### WHAT TO PRODUCE
Only a slice of the listing below is wanted. Retype the lines from the one containing "y_l[10] <= 34'b0;" through the one containing "clock period = 5.68", exactly, both ends included.

### RECORDED DATA

## conv_mac_unit
module conv_mac_unit (
	input wire aclk,
	input wire aresetn,
	input wire aclken,
	input wire[1:0] calfmt,
	input wire[8*16-1:0] mac_in_ftm,
	input wire[8*16-1:0] mac_in_wgt,
	input wire mac_in_ftm_masked,
	input wire[1:0] mac_in_info_along,
	input wire mac_in_valid,
	output wire[7:0] mac_out_exp,
	output wire[39:0] mac_out_frac,
	output wire[1:0] mac_out_info_along,
	output wire mac_out_valid
);
For scale: ~1400 flip-flops, about 320 I/O pins, ~160000 um2 of cells after synthesis.
Settings: LEC_CHECK=0, CAP_MARGIN=20, CORE_MARGIN=2, CORE_UTILIZATION=70, SETUP_SLACK_MARGIN=-0.32, SLEW_MARGIN=20; clock period 5.49 ns.
run.sh (not shown) runs the stock make flow with config.mk's settings and CLKGATE_MAP_FILE=.
The first run finished but fails on setup timing.
Change:
Settings changed: CORE_UTILIZATION 70 to 68, PLACE_DENSITY set to 0.42, SETUP_SLACK_MARGIN -0.32 to unset.
Clock period 5.49 ns to 6.94 ns, I/O delays scaled along.
Effect:
- This time the run passed the timing, design-rule and antenna checks
- cell area is lower by a little under a tenth
- worst hold slack is about the same
- routed wire length fell by roughly a tenth
- global-route usage drops by 3.3 points
- cell count drops by a few percent
- non-clock buffer count decreases by 1420

========
Setup of run A:
conv_mac_unit again, from the RTL that the note above started with.
clock: 6.95 ns
lec_check: 0
cap_margin: 15
core_margin: 2
core_utilization: 72
gpl_routability_driven: 1
place_density: 0.71
setup_slack_margin: 0.8
slew_margin: 20
### run A -> run B
Settings: a change of CORE_UTILIZATION from 72 to 22; a deleted GPL_ROUTABILITY_DRIVEN that had been 1; a change of CAP_MARGIN from 15 to 20; a deleted PLACE_DENSITY that had been 0.71; a deleted SETUP_SLACK_MARGIN that had been 0.8; a change of the clock period (ns, I/O delays scaled along) from 6.95 to 6.84.
==> results <==
- Aggregate routed wire length, run B vs run A: down by a few percent
- Run A → run B: sequential element share of the synthesized area saw little to no change; detailed route wirelength on metal3 fell about 54%.
- Number of cells in the finished layout apart from fillers: run B vs run A up 6169
- For fmax, run B and run A come out practically identical.
[inputs] run C vs run B
Settings: swapping 22 for 67 in CORE_UTILIZATION; swapping 6.84 for 4.71 in the clock period (ns, I/O delays scaled along).
### Flow results
No crash in run C: every stage finished, but the layout fails its final checks due to negative setup slack.
Run B reports its origin of the worst setup path as mac_cell_u.mul_op_a_arr_d1[3][10]$_DFFE_PP_ while run C reports mac_cell_u.mul_op_a_arr_d1[0][8]$_DFFE_PP_.
Looking at via count, run C sits 19600 above run B.
Against run B, setup slack of the critical path after layout in run C came out worse.
Run C vs. run B: number of enable-type register cells in the synthesized netlist roughly the same; length in cells of the worst reg-to-reg path higher; post-synthesis cell type count roughly the same.
Delta (run C minus run B): initial core utilization increased 45 points, length of routed met3 wiring increased about 130%.
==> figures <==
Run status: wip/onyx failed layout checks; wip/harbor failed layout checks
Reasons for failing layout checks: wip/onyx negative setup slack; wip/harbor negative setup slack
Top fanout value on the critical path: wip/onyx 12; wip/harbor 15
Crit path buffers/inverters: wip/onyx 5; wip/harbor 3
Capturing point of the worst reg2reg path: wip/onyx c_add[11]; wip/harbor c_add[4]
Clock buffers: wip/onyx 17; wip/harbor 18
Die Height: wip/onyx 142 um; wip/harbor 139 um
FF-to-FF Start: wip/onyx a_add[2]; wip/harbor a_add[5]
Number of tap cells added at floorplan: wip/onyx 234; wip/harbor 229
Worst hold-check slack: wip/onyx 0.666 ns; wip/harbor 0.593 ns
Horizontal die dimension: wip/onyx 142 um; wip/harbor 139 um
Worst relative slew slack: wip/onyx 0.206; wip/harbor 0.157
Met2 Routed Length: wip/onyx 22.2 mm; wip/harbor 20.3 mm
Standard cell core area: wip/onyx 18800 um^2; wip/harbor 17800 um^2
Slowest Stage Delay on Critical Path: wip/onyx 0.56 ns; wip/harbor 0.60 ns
Setup of build 95:
## sram_logger
module sram_logger(
    input         CLK_48MHZ,
    input         RESET,           
    input         READ_CMD,
    input  [79:0] GEIG_DATA,
    input  [79:0] MAG_DATA,
    input  [31:0] SRAM_D_IN,
    output [17:0] SRAM_A,
    output [3:0]  SRAM_SRBS,
    output        SRAM_CE,
    output        SRAM_WE,
    output        SRAM_OE,
    output [15:0] SRAM_D_OUT,
    output        SRAM_D_OE,
    output [15:0] DATA_READ,
    output [17:0] W_ADDRESS,
    output        W_CHIP_SELECT,
    output [17:0] R_ADDRESS,
    output        R_CHIP_SELECT
);
make LEC_CHECK=0 CAP_MARGIN=20 CORE_MARGIN=2 CORE_UTILIZATION=10 SLEW_MARGIN=20 finish   # period 12.5 ns
run.sh (not shown) runs the stock make flow with config.mk's settings and CLKGATE_MAP_FILE=.
#### Input delta (build 90 over build 95)
--- a/flow/config.mk
+++ b/flow/config.mk
@@ -8,4 +8,4 @@
 export CAP_MARGIN = 20
 export CORE_MARGIN = 2
-export CORE_UTILIZATION = 10
+export CORE_UTILIZATION = 40
 export SLEW_MARGIN = 20
==> flow/constraint.sdc <==
create_clock -name core_clock -period 8.69 [get_ports {CLK_48MHZ}]
set_input_delay 1.7380 -clock core_clock [delete_from_list [all_inputs] [get_ports {CLK_48MHZ}]]
set_output_delay 1.7380 -clock core_clock [all_outputs]
set_load 0.01 [all_outputs]
- The number of vias per cell in build 90 was higher than what build 95 gave.
- From build 95 to build 90 the numbers moved as follows: relative contribution of combinational cells to total power closely matched the old numbers; met2 global-route usage grew by 27 points; global-route usage up 16 points; count of placed standard cells in the final layout, fillers left out has decreased.
- Build 90 against build 95; TritonCTS buffer count is up by a little under 10%.
- Clock skew: build 90 better than build 95
- On build 90: placeable core region is 75% lower than what build 95 gave.
For build 43, these inputs were changed with respect to build 90:
--- a/flow/config.mk
+++ b/flow/config.mk
@@ -6,6 +6,8 @@
 export NUM_CORES = 4
 export LEC_CHECK = 0
+export ABC_AREA = 1
 export CAP_MARGIN = 20
 export CORE_MARGIN = 2
-export CORE_UTILIZATION = 40
+export CORE_UTILIZATION = 69
+export CTS_CLUSTER_SIZE = 95
 export SLEW_MARGIN = 20
==> flow/constraint.sdc <==
create_clock -name core_clock -period 4.93 [get_ports {CLK_48MHZ}]
set_input_delay 0.9860 -clock core_clock [delete_from_list [all_inputs] [get_ports {CLK_48MHZ}]]
set_output_delay 0.9860 -clock core_clock [all_outputs]
set_load 0.01 [all_outputs]
==> comparison <==
- Slew at the pin closest to its max-slew limit came out lower on build 43 than on build 90.
- Between build 43 and build 90, it is build 43 whose sequential fraction of the synthesis area is lower, by 2.6 points.
- Comparing the two runs side by side, build 43 comes out behind build 90 on tightest hold margin.
- Compared with build 90, build 43 degrades minimum setup slack in the final design.

* * *

Starting RTL as in the previous note.
Settings: LEC_CHECK=0, CAP_MARGIN=40, CORE_MARGIN=2, CORE_UTILIZATION=70, CTS_CLUSTER_DIAMETER=246, CTS_CLUSTER_SIZE=17, HOLD_SLACK_MARGIN=-0.08, PLACE_DENSITY=0.69, SLEW_MARGIN=20; clock period 4.83 ns.
The first run never finished: it broke off in global routing (GRT-0232).
==> next run, changes <==
- CAP_MARGIN: 40 -> 20
- CORE_UTILIZATION: 70 -> 61
- CTS_CLUSTER_DIAMETER: 246 -> not set
- CTS_CLUSTER_SIZE: 17 -> not set
- HOLD_SLACK_MARGIN: -0.08 -> not set
- PLACE_DENSITY: 0.69 -> not set
- SETUP_SLACK_MARGIN: not set -> 1.64
- clock period: 4.83 -> 6.7 ns (I/O delays scaled with it)
The changed run ran to the end with no violations.
Synthesized area is unchanged.
Die size goes up by 14%.
Synthesized cell count stays the same.
==> next run, changes <==
- ABC_AREA: not set -> 0
- CORE_UTILIZATION: 61 -> 57
- MAX_ROUTING_LAYER: not set -> met5
- MIN_ROUTING_LAYER: not set -> met1
- PLACE_DENSITY: not set -> 0.9
- SETUP_SLACK_MARGIN: 1.64 -> not set
- SLEW_MARGIN: 20 -> 35
- TNS_END_PERCENT: not set -> 90
- clock period: 6.7 -> 4.96 ns (I/O delays scaled with it)
With this change the flow produced a layout that fails on negative setup slack. Critical path depth climbs by 17. Wire length climbs by 0.56%. Power climbs by 35%.
==> next run, changes <==
- ABC_AREA: 0 -> not set
- CORE_UTILIZATION: 57 -> 58
- MAX_ROUTING_LAYER: met5 -> not set
- MIN_ROUTING_LAYER: met1 -> not set
- PLACE_DENSITY: 0.9 -> not set
- SETUP_SLACK_MARGIN: not set -> 0.49
- SLEW_MARGIN: 35 -> 20
- TNS_END_PERCENT: 90 -> not set
- clock period: 4.96 -> 5.68 ns (I/O delays scaled with it)
Now the flow completed without violations; worst hold slack is worse by 15 ps; power came out lower by 14%; global-route usage came out lower by 1.8 points; design area came out lower by 2.5%; via count came out lower by 10%; synthesized cell count is unchanged; core utilization came out lower by 0.29 points; die area came out lower by 1.7%; combinational power came out lower by 22%; routed wire length came out lower by 12%; clock-buffer cell count came out lower by 2.
==> next run, changes <==
- CAP_MARGIN: 20 -> 0
- CORE_UTILIZATION: 58 -> 68
- CTS_CLUSTER_SIZE: not set -> 36
- SETUP_SLACK_MARGIN: 0.49 -> not set
- clock period: 5.68 -> 4.83 ns (I/O delays scaled with it)
What happened: Now the flow produced a layout that fails on negative setup slack. Power increases by 22%. Synthesized cell count is unchanged. Routed wire length climbs by 53%. Clock power rises by 21%.
Power figures rest on the tool's default switching activity, not on a simulated workload.
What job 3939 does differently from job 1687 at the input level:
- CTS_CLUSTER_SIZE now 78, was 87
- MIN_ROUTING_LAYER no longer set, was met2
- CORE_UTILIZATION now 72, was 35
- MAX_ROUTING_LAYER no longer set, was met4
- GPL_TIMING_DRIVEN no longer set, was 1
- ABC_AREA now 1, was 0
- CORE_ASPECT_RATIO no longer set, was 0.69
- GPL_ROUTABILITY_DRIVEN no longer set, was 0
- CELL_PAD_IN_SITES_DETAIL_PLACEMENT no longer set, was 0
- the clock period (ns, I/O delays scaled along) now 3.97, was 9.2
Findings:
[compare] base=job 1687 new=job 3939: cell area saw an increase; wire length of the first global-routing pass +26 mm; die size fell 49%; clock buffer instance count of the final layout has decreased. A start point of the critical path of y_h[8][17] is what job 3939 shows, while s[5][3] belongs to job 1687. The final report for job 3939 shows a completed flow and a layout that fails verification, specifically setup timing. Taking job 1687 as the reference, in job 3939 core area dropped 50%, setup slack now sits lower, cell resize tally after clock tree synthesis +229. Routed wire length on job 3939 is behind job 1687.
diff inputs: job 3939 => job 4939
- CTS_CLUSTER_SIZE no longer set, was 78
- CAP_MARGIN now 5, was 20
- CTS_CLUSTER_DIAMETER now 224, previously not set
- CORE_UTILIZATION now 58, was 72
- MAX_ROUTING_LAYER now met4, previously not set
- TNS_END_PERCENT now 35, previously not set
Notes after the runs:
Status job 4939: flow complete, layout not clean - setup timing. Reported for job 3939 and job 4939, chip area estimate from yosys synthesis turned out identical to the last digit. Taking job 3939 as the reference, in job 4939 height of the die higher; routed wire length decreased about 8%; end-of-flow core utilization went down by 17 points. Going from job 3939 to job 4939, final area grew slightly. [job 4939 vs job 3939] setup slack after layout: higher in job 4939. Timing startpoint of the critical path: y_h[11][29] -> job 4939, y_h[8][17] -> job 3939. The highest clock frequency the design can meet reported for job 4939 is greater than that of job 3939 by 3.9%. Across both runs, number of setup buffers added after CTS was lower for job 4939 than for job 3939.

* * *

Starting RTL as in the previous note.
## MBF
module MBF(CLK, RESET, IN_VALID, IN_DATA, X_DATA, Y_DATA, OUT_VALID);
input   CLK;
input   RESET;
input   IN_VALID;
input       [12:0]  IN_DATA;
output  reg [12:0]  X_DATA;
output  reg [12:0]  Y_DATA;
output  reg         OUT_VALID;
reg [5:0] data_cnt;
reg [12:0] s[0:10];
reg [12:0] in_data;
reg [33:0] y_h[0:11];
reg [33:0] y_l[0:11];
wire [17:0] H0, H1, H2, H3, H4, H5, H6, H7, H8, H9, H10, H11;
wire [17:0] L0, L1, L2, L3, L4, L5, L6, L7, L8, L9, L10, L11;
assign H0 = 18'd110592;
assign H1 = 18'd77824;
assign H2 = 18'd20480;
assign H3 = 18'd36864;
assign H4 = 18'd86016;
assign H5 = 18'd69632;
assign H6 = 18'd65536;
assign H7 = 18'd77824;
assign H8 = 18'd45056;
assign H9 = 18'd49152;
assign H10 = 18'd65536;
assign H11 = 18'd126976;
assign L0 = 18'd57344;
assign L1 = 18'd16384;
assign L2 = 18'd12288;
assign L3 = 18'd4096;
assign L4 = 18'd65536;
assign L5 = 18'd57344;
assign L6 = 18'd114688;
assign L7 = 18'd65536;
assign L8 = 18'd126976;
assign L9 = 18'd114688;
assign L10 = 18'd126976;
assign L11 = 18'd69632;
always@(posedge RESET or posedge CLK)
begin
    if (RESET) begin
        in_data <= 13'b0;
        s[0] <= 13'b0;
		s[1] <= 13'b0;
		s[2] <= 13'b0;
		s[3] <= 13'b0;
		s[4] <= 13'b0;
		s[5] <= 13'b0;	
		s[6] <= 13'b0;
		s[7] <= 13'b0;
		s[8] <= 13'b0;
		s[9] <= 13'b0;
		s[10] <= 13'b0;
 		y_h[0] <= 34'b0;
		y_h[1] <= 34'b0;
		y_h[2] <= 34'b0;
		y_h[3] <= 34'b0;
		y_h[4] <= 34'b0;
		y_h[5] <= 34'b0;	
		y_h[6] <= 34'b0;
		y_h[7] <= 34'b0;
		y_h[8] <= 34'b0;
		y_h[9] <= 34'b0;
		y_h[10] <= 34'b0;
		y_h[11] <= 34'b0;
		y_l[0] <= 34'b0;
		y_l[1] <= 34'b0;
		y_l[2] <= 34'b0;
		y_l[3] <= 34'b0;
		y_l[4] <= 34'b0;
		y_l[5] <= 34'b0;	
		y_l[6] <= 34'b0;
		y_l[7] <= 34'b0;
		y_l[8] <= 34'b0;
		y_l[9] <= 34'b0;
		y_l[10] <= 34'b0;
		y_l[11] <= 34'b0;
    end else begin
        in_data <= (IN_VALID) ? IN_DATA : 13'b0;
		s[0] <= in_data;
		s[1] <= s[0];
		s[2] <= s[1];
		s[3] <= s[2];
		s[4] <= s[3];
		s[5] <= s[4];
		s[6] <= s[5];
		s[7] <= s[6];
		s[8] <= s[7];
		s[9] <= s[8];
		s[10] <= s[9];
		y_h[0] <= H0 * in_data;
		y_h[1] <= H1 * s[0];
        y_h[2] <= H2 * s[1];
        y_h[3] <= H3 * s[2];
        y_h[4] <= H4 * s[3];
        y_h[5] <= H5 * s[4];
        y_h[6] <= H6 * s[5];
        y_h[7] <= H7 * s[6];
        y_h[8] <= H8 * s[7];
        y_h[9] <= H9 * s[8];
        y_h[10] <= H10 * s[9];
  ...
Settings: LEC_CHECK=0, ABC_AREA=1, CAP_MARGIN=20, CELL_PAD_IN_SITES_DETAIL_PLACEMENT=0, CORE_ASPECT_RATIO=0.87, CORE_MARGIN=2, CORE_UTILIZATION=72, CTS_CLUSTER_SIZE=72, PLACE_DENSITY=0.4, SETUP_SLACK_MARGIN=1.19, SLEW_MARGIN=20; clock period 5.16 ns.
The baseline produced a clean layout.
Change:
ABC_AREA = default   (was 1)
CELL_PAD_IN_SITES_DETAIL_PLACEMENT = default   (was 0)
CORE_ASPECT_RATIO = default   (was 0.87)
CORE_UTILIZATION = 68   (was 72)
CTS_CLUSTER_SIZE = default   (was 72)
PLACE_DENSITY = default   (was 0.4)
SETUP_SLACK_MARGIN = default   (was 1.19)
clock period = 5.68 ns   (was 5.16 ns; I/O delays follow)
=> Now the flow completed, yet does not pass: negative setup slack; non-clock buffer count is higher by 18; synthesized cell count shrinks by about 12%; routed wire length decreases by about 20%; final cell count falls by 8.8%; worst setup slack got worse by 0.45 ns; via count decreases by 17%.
==> try-violet <==
// calculator
module calculator (input CLOCK_50,
							input RESET,
							input KEYPRESSED,
							input [3:0] KEYCODE,
							input [3:0] KEY,
							output [0:6] HEX0, HEX1, HEX2, HEX3, HEX4, HEX5, HEX6, HEX7
							);
		wire clockmain = CLOCK_50;
		wire rst = RESET;
		wire [3:0] keycode = KEYCODE;
		wire keystrobe;
		wire load_A, load_B;
		wire bksp_A, bksp_B;
		posedgetrigger keypressedge (.clock(clockmain), .rst(rst), .signal(KEYPRESSED), .strobe(keystrobe));
		wire dig_strobe, reset_strobe, ex_strobe, op_strobe, sub_strobe;
		wire [3:0] dig_code;
		wire [1:0] op_code;
		inputhandler keypad (
			.keystrobe(keystrobe),
			.keycode(keycode),
			.dig_strobe(dig_strobe),
			.reset_strobe(reset_strobe),
			.ex_strobe(ex_strobe),
			.op_strobe(op_strobe),
			.sub_strobe(sub_strobe),
			.dig_code(dig_code),
			.op_code(op_code)
		);
		wire bksp_strobe, MS_strobe, MR_strobe, MC_strobe;
		PBhandler PB (
			.KEY(KEY),
			.clock(clockmain),
			.rst(rst),
			.bksp_strobe(bksp_strobe),
			.MS_strobe(MS_strobe),
			.MR_strobe(MR_strobe),
			.MC_strobe(MC_strobe)
		);
		wire [1:0] display_select;
		wire load_op, reset_state, execute, load_A_mem, load_B_mem, load_mem, clear_mem;
		control FSM (
			.dig_in(dig_strobe),
			.reset_in(reset_strobe),
			.ex_in(ex_strobe),
			.op_in(op_strobe),
			.bksp_in(bksp_strobe),
			.MS_in(MS_strobe),
			.MR_in(MR_strobe),
			.MC_in(MC_strobe),
			.sub_in(sub_strobe),
			.clock(clockmain),
			.rst(rst),
			.bksp_A(bksp_A),
			.bksp_B(bksp_B),
			.load_A(load_A),
			.load_B(load_B),
			.load_mem(load_mem),
			.clear_mem(clear_mem),
			.load_A_mem(load_A_mem),
			.load_B_mem(load_B_mem),
			.load_op(load_op),
			.reset_out(reset_state),
			.execute(execute),  
			.display_select(display_select)
		);
		wire[31:0] reg_A, reg_B;
		wire [31:0] memory_selected, memory_stored;
		bcdreg operand_A (.clock(clockmain), .rst(rst),
							.digit(dig_code),
							.load(load_A),
							.bksp(bksp_A),
							.clear(reset_state),
							.bcdreg(reg_A),
							.mem(memory_stored),
							.load_mem(load_A_mem)
							);
  ...
clock: 50.0 ns
lec_check: 0
abc_area: 1
cap_margin: 20
cell_pad_in_sites_global_placement: 2
core_aspect_ratio: 1.03
core_margin: 10
core_utilization: 23
place_density_lb_addon: 0.18
setup_slack_margin: 1.74
slew_margin: 25
run.sh (not shown) runs the stock make flow with config.mk's settings and CLKGATE_MAP_FILE=.
==> try-onyx (differences from try-violet) <==
- CAP_MARGIN: 20 -> 15
- CELL_PAD_IN_SITES_GLOBAL_PLACEMENT: 2 -> default
- CORE_MARGIN: 10 -> 2
- PLACE_DENSITY_LB_ADDON: 0.18 -> default
==> flow_summary.toml <==
# flow metrics
[final_layout]
n_all_buffers = 136
fin_nets = 9565
fill_cells = 25300

[final_timing]
final.period_utilization_pct = 74.5
fin_hold_ws_ps = 479
fmax_ghz = 0.0268

[route]
initialDrtViolationCount = 2821
met3_wirelength_mm = 3.20
vias_per_cell = 4.61

[clock_network]
clk_latency_ps = 560

[placement]
pre_cts_slack_ps = 12730

[die]
num_rows = 174
floorplan_utilization_pct = 23.2
die_w_um = 483

[outcome]
status = "no timing/DRC/antenna violations"
Source of the figures above: try-violet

### RESULT FOR THIS EXERCISE
		y_l[10] <= 34'b0;
		y_l[11] <= 34'b0;
    end else begin
        in_data <= (IN_VALID) ? IN_DATA : 13'b0;
		s[0] <= in_data;
		s[1] <= s[0];
		s[2] <= s[1];
		s[3] <= s[2];
		s[4] <= s[3];
		s[5] <= s[4];
		s[6] <= s[5];
		s[7] <= s[6];
		s[8] <= s[7];
		s[9] <= s[8];
		s[10] <= s[9];
		y_h[0] <= H0 * in_data;
		y_h[1] <= H1 * s[0];
        y_h[2] <= H2 * s[1];
        y_h[3] <= H3 * s[2];
        y_h[4] <= H4 * s[3];
        y_h[5] <= H5 * s[4];
        y_h[6] <= H6 * s[5];
        y_h[7] <= H7 * s[6];
        y_h[8] <= H8 * s[7];
        y_h[9] <= H9 * s[8];
        y_h[10] <= H10 * s[9];
  ...
Settings: LEC_CHECK=0, ABC_AREA=1, CAP_MARGIN=20, CELL_PAD_IN_SITES_DETAIL_PLACEMENT=0, CORE_ASPECT_RATIO=0.87, CORE_MARGIN=2, CORE_UTILIZATION=72, CTS_CLUSTER_SIZE=72, PLACE_DENSITY=0.4, SETUP_SLACK_MARGIN=1.19, SLEW_MARGIN=20; clock period 5.16 ns.
The baseline produced a clean layout.
Change:
ABC_AREA = default   (was 1)
CELL_PAD_IN_SITES_DETAIL_PLACEMENT = default   (was 0)
CORE_ASPECT_RATIO = default   (was 0.87)
CORE_UTILIZATION = 68   (was 72)
CTS_CLUSTER_SIZE = default   (was 72)
PLACE_DENSITY = default   (was 0.4)
SETUP_SLACK_MARGIN = default   (was 1.19)
clock period = 5.68 ns   (was 5.16 ns; I/O delays follow)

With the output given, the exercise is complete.